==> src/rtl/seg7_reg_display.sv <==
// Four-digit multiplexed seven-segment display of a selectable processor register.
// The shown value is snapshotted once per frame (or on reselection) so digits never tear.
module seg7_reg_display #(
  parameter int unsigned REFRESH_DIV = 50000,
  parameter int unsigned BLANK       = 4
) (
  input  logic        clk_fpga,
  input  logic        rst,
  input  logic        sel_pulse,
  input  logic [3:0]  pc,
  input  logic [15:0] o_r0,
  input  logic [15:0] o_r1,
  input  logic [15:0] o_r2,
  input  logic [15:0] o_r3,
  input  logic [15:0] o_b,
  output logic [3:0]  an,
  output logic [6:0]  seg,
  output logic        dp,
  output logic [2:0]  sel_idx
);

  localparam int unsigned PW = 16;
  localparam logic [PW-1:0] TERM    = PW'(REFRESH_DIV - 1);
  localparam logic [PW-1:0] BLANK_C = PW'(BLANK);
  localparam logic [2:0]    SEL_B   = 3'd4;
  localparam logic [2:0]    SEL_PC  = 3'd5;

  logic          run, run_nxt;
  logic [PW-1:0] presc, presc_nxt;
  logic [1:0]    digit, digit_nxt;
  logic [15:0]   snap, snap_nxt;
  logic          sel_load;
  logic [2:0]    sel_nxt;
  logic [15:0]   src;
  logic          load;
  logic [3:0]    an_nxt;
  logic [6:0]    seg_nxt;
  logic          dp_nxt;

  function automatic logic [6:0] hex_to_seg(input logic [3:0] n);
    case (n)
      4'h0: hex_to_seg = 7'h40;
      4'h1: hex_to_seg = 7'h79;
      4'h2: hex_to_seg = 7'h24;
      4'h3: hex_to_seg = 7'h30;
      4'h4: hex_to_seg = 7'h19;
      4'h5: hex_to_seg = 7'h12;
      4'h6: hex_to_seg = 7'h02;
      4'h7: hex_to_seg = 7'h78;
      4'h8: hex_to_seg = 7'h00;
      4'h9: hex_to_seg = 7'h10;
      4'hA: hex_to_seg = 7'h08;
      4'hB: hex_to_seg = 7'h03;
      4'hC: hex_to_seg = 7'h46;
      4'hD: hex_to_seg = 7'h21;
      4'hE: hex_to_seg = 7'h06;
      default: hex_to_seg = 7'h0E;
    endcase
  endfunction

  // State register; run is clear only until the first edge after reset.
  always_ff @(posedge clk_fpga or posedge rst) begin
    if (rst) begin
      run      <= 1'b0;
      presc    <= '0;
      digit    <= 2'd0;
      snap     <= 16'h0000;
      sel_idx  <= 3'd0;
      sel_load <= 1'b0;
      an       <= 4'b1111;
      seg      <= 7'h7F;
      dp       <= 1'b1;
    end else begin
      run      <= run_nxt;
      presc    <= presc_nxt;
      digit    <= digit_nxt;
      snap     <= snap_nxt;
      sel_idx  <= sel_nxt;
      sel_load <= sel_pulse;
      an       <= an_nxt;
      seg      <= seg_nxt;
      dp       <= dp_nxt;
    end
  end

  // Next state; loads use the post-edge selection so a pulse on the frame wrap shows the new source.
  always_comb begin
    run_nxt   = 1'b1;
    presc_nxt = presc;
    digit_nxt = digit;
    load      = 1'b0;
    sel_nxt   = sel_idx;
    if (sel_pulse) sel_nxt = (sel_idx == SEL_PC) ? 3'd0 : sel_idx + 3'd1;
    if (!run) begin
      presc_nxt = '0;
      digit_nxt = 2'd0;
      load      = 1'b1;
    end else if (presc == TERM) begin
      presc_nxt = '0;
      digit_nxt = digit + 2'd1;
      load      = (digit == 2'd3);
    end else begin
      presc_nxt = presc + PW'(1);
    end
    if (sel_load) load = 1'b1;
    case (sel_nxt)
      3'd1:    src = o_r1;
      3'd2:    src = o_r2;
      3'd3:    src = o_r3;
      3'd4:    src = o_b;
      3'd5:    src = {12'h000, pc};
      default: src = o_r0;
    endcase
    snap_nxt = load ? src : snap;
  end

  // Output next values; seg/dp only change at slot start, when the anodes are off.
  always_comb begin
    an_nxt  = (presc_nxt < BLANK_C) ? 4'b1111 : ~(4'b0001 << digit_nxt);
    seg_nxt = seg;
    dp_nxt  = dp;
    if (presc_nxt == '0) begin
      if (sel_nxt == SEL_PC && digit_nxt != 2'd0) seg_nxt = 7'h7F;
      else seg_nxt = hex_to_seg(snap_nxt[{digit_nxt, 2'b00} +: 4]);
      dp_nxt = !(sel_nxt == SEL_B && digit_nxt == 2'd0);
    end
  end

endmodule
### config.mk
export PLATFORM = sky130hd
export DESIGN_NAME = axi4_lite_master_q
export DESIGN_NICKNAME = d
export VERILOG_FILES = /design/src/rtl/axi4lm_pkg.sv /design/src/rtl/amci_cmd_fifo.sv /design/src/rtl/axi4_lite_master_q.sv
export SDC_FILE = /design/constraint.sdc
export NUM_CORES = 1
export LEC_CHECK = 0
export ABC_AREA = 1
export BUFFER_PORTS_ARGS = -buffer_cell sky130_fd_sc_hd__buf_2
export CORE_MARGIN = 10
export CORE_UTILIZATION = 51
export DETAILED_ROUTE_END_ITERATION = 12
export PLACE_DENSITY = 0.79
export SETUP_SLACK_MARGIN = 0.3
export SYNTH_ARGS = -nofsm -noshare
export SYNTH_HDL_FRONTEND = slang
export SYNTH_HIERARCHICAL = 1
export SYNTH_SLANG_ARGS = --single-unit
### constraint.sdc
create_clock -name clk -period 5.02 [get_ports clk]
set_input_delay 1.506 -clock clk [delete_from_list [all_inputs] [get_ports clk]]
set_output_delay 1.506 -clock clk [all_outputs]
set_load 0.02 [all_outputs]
:::
▶ EXERCISE PROMPT
A complete, exact copy of the entries is required.

▶ COMPLETED TASK
==> src/rtl/seg7_reg_display.sv <==
// Four-digit multiplexed seven-segment display of a selectable processor register.
// The shown value is snapshotted once per frame (or on reselection) so digits never tear.
module seg7_reg_display #(
  parameter int unsigned REFRESH_DIV = 50000,
  parameter int unsigned BLANK       = 4
) (
  input  logic        clk_fpga,
  input  logic        rst,
  input  logic        sel_pulse,
  input  logic [3:0]  pc,
  input  logic [15:0] o_r0,
  input  logic [15:0] o_r1,
  input  logic [15:0] o_r2,
  input  logic [15:0] o_r3,
  input  logic [15:0] o_b,
  output logic [3:0]  an,
  output logic [6:0]  seg,
  output logic        dp,
  output logic [2:0]  sel_idx
);

  localparam int unsigned PW = 16;
  localparam logic [PW-1:0] TERM    = PW'(REFRESH_DIV - 1);
  localparam logic [PW-1:0] BLANK_C = PW'(BLANK);
  localparam logic [2:0]    SEL_B   = 3'd4;
  localparam logic [2:0]    SEL_PC  = 3'd5;

  logic          run, run_nxt;
  logic [PW-1:0] presc, presc_nxt;
  logic [1:0]    digit, digit_nxt;
  logic [15:0]   snap, snap_nxt;
  logic          sel_load;
  logic [2:0]    sel_nxt;
  logic [15:0]   src;
  logic          load;
  logic [3:0]    an_nxt;
  logic [6:0]    seg_nxt;
  logic          dp_nxt;

  function automatic logic [6:0] hex_to_seg(input logic [3:0] n);
    case (n)
      4'h0: hex_to_seg = 7'h40;
      4'h1: hex_to_seg = 7'h79;
      4'h2: hex_to_seg = 7'h24;
      4'h3: hex_to_seg = 7'h30;
      4'h4: hex_to_seg = 7'h19;
      4'h5: hex_to_seg = 7'h12;
      4'h6: hex_to_seg = 7'h02;
      4'h7: hex_to_seg = 7'h78;
      4'h8: hex_to_seg = 7'h00;
      4'h9: hex_to_seg = 7'h10;
      4'hA: hex_to_seg = 7'h08;
      4'hB: hex_to_seg = 7'h03;
      4'hC: hex_to_seg = 7'h46;
      4'hD: hex_to_seg = 7'h21;
      4'hE: hex_to_seg = 7'h06;
      default: hex_to_seg = 7'h0E;
    endcase
  endfunction

  // State register; run is clear only until the first edge after reset.
  always_ff @(posedge clk_fpga or posedge rst) begin
    if (rst) begin
      run      <= 1'b0;
      presc    <= '0;
      digit    <= 2'd0;
      snap     <= 16'h0000;
      sel_idx  <= 3'd0;
      sel_load <= 1'b0;
      an       <= 4'b1111;
      seg      <= 7'h7F;
      dp       <= 1'b1;
    end else begin
      run      <= run_nxt;
      presc    <= presc_nxt;
      digit    <= digit_nxt;
      snap     <= snap_nxt;
      sel_idx  <= sel_nxt;
      sel_load <= sel_pulse;
      an       <= an_nxt;
      seg      <= seg_nxt;
      dp       <= dp_nxt;
    end
  end

  // Next state; loads use the post-edge selection so a pulse on the frame wrap shows the new source.
  always_comb begin
    run_nxt   = 1'b1;
    presc_nxt = presc;
    digit_nxt = digit;
    load      = 1'b0;
    sel_nxt   = sel_idx;
    if (sel_pulse) sel_nxt = (sel_idx == SEL_PC) ? 3'd0 : sel_idx + 3'd1;
    if (!run) begin
      presc_nxt = '0;
      digit_nxt = 2'd0;
      load      = 1'b1;
    end else if (presc == TERM) begin
      presc_nxt = '0;
      digit_nxt = digit + 2'd1;
      load      = (digit == 2'd3);
    end else begin
      presc_nxt = presc + PW'(1);
    end
    if (sel_load) load = 1'b1;
    case (sel_nxt)
      3'd1:    src = o_r1;
      3'd2:    src = o_r2;
      3'd3:    src = o_r3;
      3'd4:    src = o_b;
      3'd5:    src = {12'h000, pc};
      default: src = o_r0;
    endcase
    snap_nxt = load ? src : snap;
  end

  // Output next values; seg/dp only change at slot start, when the anodes are off.
  always_comb begin
    an_nxt  = (presc_nxt < BLANK_C) ? 4'b1111 : ~(4'b0001 << digit_nxt);
    seg_nxt = seg;
    dp_nxt  = dp;
    if (presc_nxt == '0) begin
      if (sel_nxt == SEL_PC && digit_nxt != 2'd0) seg_nxt = 7'h7F;
      else seg_nxt = hex_to_seg(snap_nxt[{digit_nxt, 2'b00} +: 4]);
      dp_nxt = !(sel_nxt == SEL_B && digit_nxt == 2'd0);
    end
  end

endmodule
### config.mk
export PLATFORM = sky130hd
export DESIGN_NAME = axi4_lite_master_q
export DESIGN_NICKNAME = d
export VERILOG_FILES = /design/src/rtl/axi4lm_pkg.sv /design/src/rtl/amci_cmd_fifo.sv /design/src/rtl/axi4_lite_master_q.sv
export SDC_FILE = /design/constraint.sdc
export NUM_CORES = 1
export LEC_CHECK = 0
export ABC_AREA = 1
export BUFFER_PORTS_ARGS = -buffer_cell sky130_fd_sc_hd__buf_2
export CORE_MARGIN = 10
export CORE_UTILIZATION = 51
export DETAILED_ROUTE_END_ITERATION = 12
export PLACE_DENSITY = 0.79
export SETUP_SLACK_MARGIN = 0.3
export SYNTH_ARGS = -nofsm -noshare
export SYNTH_HDL_FRONTEND = slang
export SYNTH_HIERARCHICAL = 1
export SYNTH_SLANG_ARGS = --single-unit
### constraint.sdc
create_clock -name clk -period 5.02 [get_ports clk]
set_input_delay 1.506 -clock clk [delete_from_list [all_inputs] [get_ports clk]]
set_output_delay 1.506 -clock clk [all_outputs]
set_load 0.02 [all_outputs]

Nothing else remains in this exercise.